Starting at the top of the entries below, print each line exactly until the line with "export PLACE_DENSITY = 0.45" has been printed too.

━━ Given records

[config.mk]
export PLATFORM = sky130hd
export DESIGN_NAME = fifo_traffic_gen
export DESIGN_NICKNAME = d
export VERILOG_FILES = /design/src/rtl/fifo_traffic_gen.sv
export SDC_FILE = /design/constraint.sdc
export NUM_CORES = 1
export LEC_CHECK = 0
export CAP_MARGIN = 20
export CORE_AREA = 5 5 107 99
export CTS_CLUSTER_SIZE = 40
export DETAILED_ROUTE_END_ITERATION = 8
export DIE_AREA = 0 0 112 104
export DONT_BUFFER_PORTS = 1
export MAX_ROUTING_LAYER = met4
export PLACE_DENSITY = 0.45
export SYNTH_ARGS = -nofsm -noshare
export SYNTH_HDL_FRONTEND = slang
export SYNTH_SLANG_ARGS = --single-unit
[constraint.sdc]
create_clock -name clk -period 9.2 [get_ports clk]
set_input_delay 0.92 -clock clk [delete_from_list [all_inputs] [get_ports clk]]
set_output_delay 0.92 -clock clk [all_outputs]
set_load 0.01 [all_outputs]
[src/rtl/fifo_traffic_gen.sv]
// Traffic initiator for a small synchronous FIFO: writes an incrementing tag sequence and reads it back
// using fill-then-drain, streaming or LFSR-random patterns. Optional feature macro: FIFO_TG_OVF_PROBE_EN.
module fifo_traffic_gen #(
  parameter int DW    = 4,
  parameter int DEPTH = 4,
  parameter int NW    = 8
) (
  input  logic          clk,
  input  logic          rst_b,
  input  logic          start,
  input  logic [1:0]    mode,
  input  logic [NW-1:0] num_items,
  input  logic          full,
  input  logic          empty,
  output logic          write_en,
  output logic [DW-1:0] write_data,
  output logic          read_en,
  output logic          busy,
  output logic          done,
  output logic [NW-1:0] wr_count,
  output logic [NW-1:0] rd_count
);

  localparam int         FCW       = $clog2(DEPTH + 1);
  localparam logic [7:0] LFSR_SEED = 8'hA5;

  typedef enum logic [2:0] {
    IDLE   = 3'd0,
    FILL   = 3'd1,
    DRAIN  = 3'd2,
    STREAM = 3'd3,
    RAND   = 3'd4,
    DONE   = 3'd5
  } state_e;

  state_e         state_q, state_d;
  logic [NW-1:0]  wr_count_q, wr_count_d;
  logic [NW-1:0]  rd_count_q, rd_count_d;
  logic [NW-1:0]  num_items_q, num_items_d;
  logic [7:0]     lfsr_q, lfsr_d;
  logic [FCW-1:0] fill_cnt_q, fill_cnt_d;
  logic           wr_phase_s, rd_phase_s, wr_inc_s, probe_s;
  logic           done_hit_s, fill_limit_s, fill_exit_s;
`ifdef FIFO_TG_OVF_PROBE_EN
  logic           probe_used_q, probe_used_d;
`endif

  // x^8+x^6+x^5+x^4+1, Fibonacci, shifting left.
  function automatic logic [7:0] lfsr_next(input logic [7:0] v);
    return {v[6:0], v[7] ^ v[5] ^ v[4] ^ v[3]};
  endfunction

  assign write_data = wr_count_q[DW-1:0];
  assign wr_count   = wr_count_q;
  assign rd_count   = rd_count_q;
  assign busy       = (state_q != IDLE);
  assign done       = (state_q == DONE);

  // Port gating: read_en depends only on state and flags, write_en may use read_en.
  always_comb begin
    wr_phase_s = 1'b0;
    rd_phase_s = 1'b0;
    case (state_q)
      FILL:    wr_phase_s = (fill_cnt_q < FCW'(DEPTH));
      DRAIN:   rd_phase_s = 1'b1;
      STREAM: begin
        wr_phase_s = 1'b1;
        rd_phase_s = 1'b1;
      end
      RAND: begin
        wr_phase_s = lfsr_q[0];
        rd_phase_s = lfsr_q[1];
      end
      default: begin
        wr_phase_s = 1'b0;
        rd_phase_s = 1'b0;
      end
    endcase
    read_en  = rd_phase_s && (rd_count_q < num_items_q) && !empty && (rd_count_q < wr_count_q);
    wr_inc_s = wr_phase_s && (wr_count_q < num_items_q) && (!full || read_en);
`ifdef FIFO_TG_OVF_PROBE_EN
    probe_s  = (state_q == FILL) && full && !read_en && !probe_used_q;
`else
    probe_s  = 1'b0;
`endif
    write_en = wr_inc_s || probe_s;
  end

  // Next-state and counter updates.
  always_comb begin
    state_d     = state_q;
    num_items_d = num_items_q;
    lfsr_d      = lfsr_q;
    wr_count_d  = wr_count_q + {{(NW-1){1'b0}}, wr_inc_s};
    rd_count_d  = rd_count_q + {{(NW-1){1'b0}}, read_en};
    fill_cnt_d  = fill_cnt_q + {{(FCW-1){1'b0}}, wr_inc_s};
    done_hit_s  = (rd_count_d == num_items_q);
`ifdef FIFO_TG_OVF_PROBE_EN
    probe_used_d = probe_used_q | probe_s;
    // Hold FILL one extra cycle so the probe sees the FIFO full; leave if it never fills.
    fill_limit_s = ((fill_cnt_d >= FCW'(DEPTH)) && probe_used_d) ||
                   ((fill_cnt_q >= FCW'(DEPTH)) && !full);
`else
    fill_limit_s = (fill_cnt_d >= FCW'(DEPTH));
`endif
    // A FIFO already full on entry would otherwise stall FILL forever.
    fill_exit_s = (wr_count_d == num_items_q) || fill_limit_s || (full && !write_en);

    case (state_q)
      IDLE: begin
        if (start) begin
          num_items_d = num_items;
          wr_count_d  = {NW{1'b0}};
          rd_count_d  = {NW{1'b0}};
          fill_cnt_d  = {FCW{1'b0}};
          lfsr_d      = LFSR_SEED;
`ifdef FIFO_TG_OVF_PROBE_EN
          probe_used_d = 1'b0;
`endif
          if (num_items == {NW{1'b0}}) begin
            state_d = DONE;
          end else begin
            case (mode)
              2'd1:    state_d = STREAM;
              2'd2:    state_d = RAND;
              default: state_d = FILL;
            endcase
          end
        end else begin
          state_d = IDLE;
        end
      end
      FILL: begin
        if (done_hit_s) begin
          state_d = DONE;
        end else if (fill_exit_s) begin
          state_d = DRAIN;
        end else begin
          state_d = FILL;
        end
      end
      DRAIN: begin
        if (done_hit_s) begin
          state_d = DONE;
        end else if (((rd_count_d == wr_count_q) || empty) && (wr_count_q < num_items_q)) begin
          state_d    = FILL;
          fill_cnt_d = {FCW{1'b0}};
        end else begin
          state_d = DRAIN;
        end
      end
      STREAM: begin
        if (done_hit_s) begin
          state_d = DONE;
        end else begin
          state_d = STREAM;
        end
      end
      RAND: begin
        lfsr_d = lfsr_next(lfsr_q);
        if (done_hit_s) begin
          state_d = DONE;
        end else begin
          state_d = RAND;
        end
      end
      DONE:    state_d = IDLE;
      default: state_d = IDLE;
    endcase
  end

  // State registers with asynchronous active-low reset.
  always_ff @(posedge clk or negedge rst_b) begin
    if (!rst_b) begin
      state_q     <= IDLE;
      wr_count_q  <= {NW{1'b0}};
      rd_count_q  <= {NW{1'b0}};
      num_items_q <= {NW{1'b0}};
      lfsr_q      <= LFSR_SEED;
      fill_cnt_q  <= {FCW{1'b0}};
`ifdef FIFO_TG_OVF_PROBE_EN
      probe_used_q <= 1'b0;
`endif
    end else begin
      state_q     <= state_d;
      wr_count_q  <= wr_count_d;
      rd_count_q  <= rd_count_d;
      num_items_q <= num_items_d;
      lfsr_q      <= lfsr_d;
      fill_cnt_q  <= fill_cnt_d;
`ifdef FIFO_TG_OVF_PROBE_EN
      probe_used_q <= probe_used_d;
`endif
    end
  end

endmodule

==> results of run 1 <==
-- cell families (layout without fill, tap and decap cells) --
logic type / after synthesis / count (layout)
and+or+nand+nor: 107 / 107
AOI/OAI and AO/OA: 55 / 55
adders and majority gates: 27 / 27
muxes: 1 / 1
buffers and inverters: 28 / 28
DFF: 38 / 38
xor gates and xnor gates: 38 / 38
-- report_power, final --
group / switching (mW) / internal (mW)
registers: 0.0708 / 0.226
clock network: 0.0647 / 0.0799
logic: 0.207 / 0.151
total: 0.342 / 0.457
-- worst paths after layout --
| check | to | slack [ns] |
|---|---|---|
| setup / recovery | state_q[0] | 4.88 |
| setup reg to reg | state_q[0] | 4.88 |
| hold reg to reg | lfsr_q[7] | 0.48 |
| min in group clk | lfsr_q[7] | 0.48 |
| hold / removal | lfsr_q[3] | 0.31 |
| max in group asynchronous | lfsr_q[7] | 8.72 |
-- critical path: stages, from the launching register on --
cell,delay (ns)
dfrtp_1,0.49
inv_1,0.13
ha_1,0.34
and3_1,0.22
a22o_1,0.24
nor4_2,0.21
o211ai_1,0.18
and2_4,0.20
and2b_1,0.34
ha_1,0.26
ha_1,0.23
nand3_1,0.11
xnor2_1,0.26
xnor2_1,0.15
nand3_1,0.11
nor4_2,0.29
o41ai_2,0.15
a211o_1,0.30
-- per-layer routing --
metal  vias to the layer above  track usage (%)  share of wire (%)
li1                       1011                -                  -
met1                       983             19.0                 50
met2                        47             18.4                 42
met3                        10             3.96                6.3
met4                         0             3.52                1.3
met5                         -                -                  0
-- cells in the final DEF, fill, tap and decap left out, types with 2 or more instances in the layout --
cell      count
a21boi_0      3
a21oi_1       5
and2_1        5
and2b_1       2
and3_1        4
clkbuf_8      5
clkinv_2      2
dfrtp_1      34
dfstp_2       4
ha_1         27
inv_1        18
nand2_1      35
nand2b_1      3
nand3_1      11
nand4_1       2
nor2_1       22
nor2b_1       5
nor3_1        4
nor3b_1       3
nor4_2        2
o211ai_1      2
o21ai_0      29
o21ai_1       2
or4_1         2
xnor2_1      25
xnor3_1       4
xor2_1        8
-- cells in the mapped netlist (5+ instances only) --
master    number  area (sq um)
a21oi_1        5          25.0
inv_1         18          67.6
ha_1          27           338
nor2_1        22          82.6
nand2_1       35           131
xnor2_1       25           219
o21ai_0       29           145
nor2b_1        5          31.3
clkbuf_1       5          18.8
dfrtp_1       34           851
xor2_1         8          70.1
nand3_1       11          55.1
-- through the flow --
| stage | cells | setup slack [ns] | util, % | hold WS (ns) |
|---|---|---|---|---|
| finish | 420 | 4.88 | 31.3 | 0.308 |
| detailed placement | 412 | 4.90 | 30.2 | 0.455 |
| floorplan | 294 | 5.46 | - | 0.440 |
| global placement | 412 | 5.02 | 30.2 | 0.448 |
| CTS | 420 | 4.88 | 31.3 | 0.300 |
| global route | 420 | 4.55 | 31.3 | 0.287 |
-- area by class of cell --
type / instances / area (sq um)
clock buffer: 5 / 68.8
clock inverter: 3 / 40.0
fill: 964 / 6460
inverter: 19 / 71.3
multi-input combinational: 228 / 1640
sequential: 38 / 956
tap: 126 / 158
timing repair buffer: 1 / 7.51
-- registers in the layout, summed over array words and instances (netlist names) --
register and cells:
num_items_q 8, state_q 3, lfsr_q 8, wr_count 8, fill_cnt_q 3, rd_count 8
==> reports/metrics.csv, run 1 <==
stage;metric;value;unit
drt;residual antenna-violating net count after detailed routing;0;
synth;prevailing post-synth register cell;dfrtp_1;
global_routing;initial antenna violation count;0;
placed_design;instance area at placement;2840;sq um
floorplan;Die Span X;112;um
setup_path;launching instance or port of the critical path;wr_count[7];
cts;Clock Sink Count;38;
cts;number of buffers added by the clock tree synthesis step;5;
setup_path;arrival time at the worst endpoint;4.51;ns
synth;Synth Net Count;336;
cts;hold bufs inserted after CTS;0;
outcome;outcome;complete, no violations;
setup_path;class of the most critical setup path;reg -> reg;
synth;simple-gate share of the synthesized area;20.5;%
drt;drt wl/cell;17.3;um
setup_path;critical path endpoint category;flip-flop;
floorplan;placeable core region;9400;sq um
synth;number of cells produced by synthesis;294;
sta;min cycle time layout;4.32;ns
sta;Post-Route Setup TNS;0;ns
synth;XOR/XNOR Fraction of Synth Area;14.5;%
sta;worst clock skew;0.00890;ns
global_routing;Total Routing Usage GR;13.3;%
cts;clock transition at the register clock pins on the worst setup and hold paths after CTS;0.09;ns
pwr;power per cell area;271;nW/um^2
run;max_cap viols;0;
drt;drc violations;0;
drt;Initial DRC Count;130;
setup_path;Crit Path Max Fanout;6;
synth;sequential share of the synthesized area;35.2;%
cts;root buffer cell;clkbuf_8;
setup_path;data required time at the worst endpoint;9.39;ns
pwr;power after layout;0.799;mW
cts;Max H-tree Level;2;
cts;total setup buffers inserted after CTS;0;
cts;total of cells resized after clock tree synthesis;0;
cts;insertion delay to the later sink of the worst-skew pair;0.30;ns
hold_path;worst hold-check path type;in -> async;
global_routing;first-pass GRT wire length;11800;um
sta;RSZ-0062 raised after global routing;no;
layout;layout-stage area growth over the synthesis result;8.28;%
cts;CTS tree;yes;
synth;Warnings, synthesis;0;
drt;via count;2051;
pwr;largest vdd supply drop;0.100;mV
sta;final clock period utilization by the worst path;47.0;%
sta;worst slew margin relative to its limit;65.2;%
synth;Compound-Gate Fraction of Synth Area;12.5;%
setup_path;reg-to-reg critical path startpoint;wr_count[7];
sta;count of pins over their slew limit;0;
synth;number of enable-type register cells in the synthesized netlist;0;
cts;worst-case clock buffer depth;2;
floorplan;starting utilization of the core area;28.9;%
sta;maximum clock frequency;231;MHz
synth;unique cell type count in the Yosys netlist;52;
sta;hold violation total from the final report;0;
drt;via/cell ratio;4.88;
synth;share of cell area taken by muxes after synthesis;0.414;%
floorplan;count of standard-cell rows;34;
sta;number of setup violations in the final report;0;
floorplan;die height;104;um
layout;number of antenna cells inserted;0;
placed_design;RD Place Congestion;0.871;
drt;1st-pass router iterations;4;
synth;main combinational cell family by area after synthesis;simple AND/OR/NAND/NOR gates;
placed_design;final HPWL from detailed placement;5660;um
pwr;reported leakage power;1.31;nW
layout;Final Cell Area;2940;sq um
sta;slew at the pin closest to its max-slew limit;0.522;ns
layout;final layout net count;335;
global_routing;largest net degree at the start of global routing;41;
synth;FF+latch count, synth;38;
global_routing;vias in the first global route;2112;
floorplan;boundary pin count;39;
layout;fraction of final layout cells sized beyond drive strength 1;8.16;%
synth;Synth Area in Adders;12.4;%
drt;wire length after detailed routing;7260;um
floorplan;area enclosed by the die boundary;11600;sq um
setup_path;category of the worst setup path launch point;flip-flop;
placed_design;port bufs;0;
setup_path;path depth of the worst reg2reg path;17;
synth;Synth async-reset ratio;100;%
global_routing;overflow left after global routing;0;
synth;Mapped Avg Cell Area;9.25;sq um
synth;netlist area before placement;2720;sq um
(Power assumes the default switching activity.)
==> inputs of run 2 (changes only) <==
- PLACE_DENSITY: 0.45 -> 0.46
- clock period: 9.2 -> 3.75 ns (I/O delays scaled with it)
==> run 2 against run 1 <==
Die area unchanged; sequential cell count unchanged; clock power up 110%; non-clock buffer count up 51; design area up 21%; critical path depth unchanged; hold slack worse by 0.13 ns; clock skew down 0.0055 ns; register-to-register slack worse by 4.8 ns; first-iteration DRC count down 20%; global-route usage up 0.40 points; critical endpoint unchanged; largest cell class unchanged; largest power group unchanged.
==> reports/metrics.csv, run 2 (same netlist as run 1, synthesis figures left out) <==
stage;metric;value;unit
setup_path;data required time at the worst endpoint;3.93;ns
setup_path;class of the most critical setup path;reg -> reg;
setup_path;worst-path cell chain;inv_2, ha_4, and3_4, a22o_1, nor4_2, o211ai_1, and2_4, and2b_1, ha_2, buf_4, and3_4, nand3_4, xnor2_4, xnor2_2, nor4_2, o41ai_2, a211o_1;
floorplan;Die Span X;112;um
layout;most common library cell in the layout ignoring fill and taps;buf_4;
setup_path;critical path endpoint category;flip-flop;
pwr;largest vdd supply drop;0.430;mV
setup_path;category of the worst setup path launch point;flip-flop;
sta;number of setup violations in the final report;0;
hold_path;Min-Delay Startpoint;start;
global_routing;overflow left after global routing;0;
drt;via/cell ratio;4.74;
setup_path;arrival time at the worst endpoint;3.83;ns
sta;min cycle time layout;3.64;ns
cts;insertion delay to the later sink of the worst-skew pair;0.29;ns
cts;Clock Sink Count;38;
drt;drc violations;0;
drt;wire length after detailed routing;7860;um
layout;final core utilization;37.8;%
cts;worst-case clock buffer depth;2;
layout;layout-stage area growth over the synthesis result;30.6;%
setup_path;slack of the worst reg-to-reg path;0.11;ns
sta;maximum clock frequency;274;MHz
layout;number of antenna cells inserted;0;
sta;slew at the pin closest to its max-slew limit;0.536;ns
hold_path;sink of the worst hold path;rd_count[5];
cts;root buffer cell;clkbuf_8;
layout;final std cells w/o fill;471;
outcome;outcome;complete, no violations;
placed_design;port bufs;0;
setup_path;largest stage delay on the critical path;0.43;ns
hold_path;Hold Path Depth;1;
global_routing;first-pass GRT wire length;12300;um
placed_design;final HPWL from detailed placement;6010;um
sta;hold violation total from the final report;0;
floorplan;placeable core region;9400;sq um
run;max_cap viols;0;
cts;Max H-tree Level;2;
cts;CTS tree;yes;
drt;Initial DRC Count;104;
floorplan;count of standard-cell rows;34;
cts;clock transition at the register clock pins on the worst setup and hold paths after CTS;0.08;ns
setup_path;Crit Path Max Fanout;3;
cts;number of buffers added by the clock tree synthesis step;5;
global_routing;initial antenna violation count;0;
setup_path;CP max stage cell;dfrtp_1;
drt;residual antenna-violating net count after detailed routing;0;
setup_path;reg-to-reg critical path startpoint;num_items_q[7];
pwr;power per cell area;602;nW/um^2
floorplan;starting utilization of the core area;28.9;%
setup_path;CP Buf/Inv Count;2;
layout;Final Cell Area;3550;sq um
global_routing;largest net degree at the start of global routing;41;
layout;commonest cells after routing, fill and taps aside;50 x buf_4, 35 x nand2_1, 31 x dfrtp_1;
layout;fraction of final layout cells sized beyond drive strength 1;31.3;%
drt;1st-pass router iterations;4;
pwr;reported leakage power;1.59;nW
global_routing;vias in the first global route;2179;
sta;worst slew margin relative to its limit;64.0;%
sta;worst clock skew;0.00336;ns
sta;RSZ-0062 raised after global routing;yes;
setup_path;cell family contributing the most delay on the critical path;simple AND/OR/NAND/NOR gates;
drt;via count;2234;
floorplan;die height;104;um
floorplan;boundary pin count;39;
global_routing;Total Routing Usage GR;13.7;%
placed_design;placed insts;455;
sta;final clock period utilization by the worst path;97.2;%
placed_design;instance area at placement;3160;sq um
drt;drt wl/cell;16.7;um
sta;count of pins over their slew limit;0;
setup_path;path depth of the worst reg2reg path;17;
setup_path;destination of the worst register-to-register timing path;state_q[0];
hold_path;worst hold-check path type;in -> reg;
layout;final layout net count;386;
floorplan;area enclosed by the die boundary;11600;sq um
placed_design;RD Place Congestion;0.867;
==> run 2: cell types whose count changed in the layout (fill, tap and decap cells not counted), sizes merged <==
cell         previous run  this run
clkinv                  2         1
clkbuf                  5         6
clkinvlp                0         1
buf                     1        51
dlygate4sd3             0         1
bufinv                  1         0
==> run 2: power breakdown <==
part / switching (mW) / internal (mW) / total [mW]
registers: 0.117 / 0.554 / 0.672
clock network: 0.158 / 0.148 / 0.306
logic: 0.628 / 0.533 / 1.16
==> run 2: routing by layer <==
metal | GRT usage [%] | share of wire, %
met5 | - | 0
met2 | 18.5 | 42
met1 | 20.8 | 51
met4 | 3.26 | 1.3
met3 | 2.79 | 5.4
==> run 2: timing repair <==
action | CTS | global route
buffers inserted | 0 | 6
pin swaps | 2 | 21
hold buffers | 2 | 0
endpoints found under the hold margin | 38 | 0
gates resized for setup | 3 | 37
setup endpoints to repair | 1 | 6
==> run 2: worst max path at each step <==
stage,startpoint,end,cells after the start,slack [ns]
CTS,wr_count[7],state_q[0],17,0.02
global route,num_items_q[7],state_q[1],17,-0.08
detailed placement,wr_count[7],state_q[0],17,-0.007
global placement,rd_count[2],state_q[0],16,0.03
finish,num_items_q[7],state_q[0],17,0.11
floorplan,wr_count[7],state_q[0],17,0.008
==> run 2: area by class of cell <==
class / instances / area, sq um
Fill cell: 969 / 5850
Clock inverter: 2 / 12.5
Sequential cell: 38 / 960
Clock buffer: 6 / 82.6
Tap cell: 126 / 158
Timing Repair Buffer: 52 / 405
Inverter: 19 / 71.3
Multi-Input combinational cell: 228 / 1860
==> run 2: through the flow <==
stage	power [mW]	setup WS (ns)	hold slack [ns]	TNS, ns
2_1_floorplan	1.38	0.00810	0.0794	0
3_3_place_gp	1.76	0.0275	0.0815	0
3_5_place_dp	1.76	-0.00720	0.0809	-0.00720
4_1_cts	2.10	0.0234	0.175	0
5_1_grt	2.33	-0.0850	0.171	-0.131
6_report	2.14	0.106	0.181	0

━━━━

## Answer box
[config.mk]
export PLATFORM = sky130hd
export DESIGN_NAME = fifo_traffic_gen
export DESIGN_NICKNAME = d
export VERILOG_FILES = /design/src/rtl/fifo_traffic_gen.sv
export SDC_FILE = /design/constraint.sdc
export NUM_CORES = 1
export LEC_CHECK = 0
export CAP_MARGIN = 20
export CORE_AREA = 5 5 107 99
export CTS_CLUSTER_SIZE = 40
export DETAILED_ROUTE_END_ITERATION = 8
export DIE_AREA = 0 0 112 104
export DONT_BUFFER_PORTS = 1
export MAX_ROUTING_LAYER = met4
export PLACE_DENSITY = 0.45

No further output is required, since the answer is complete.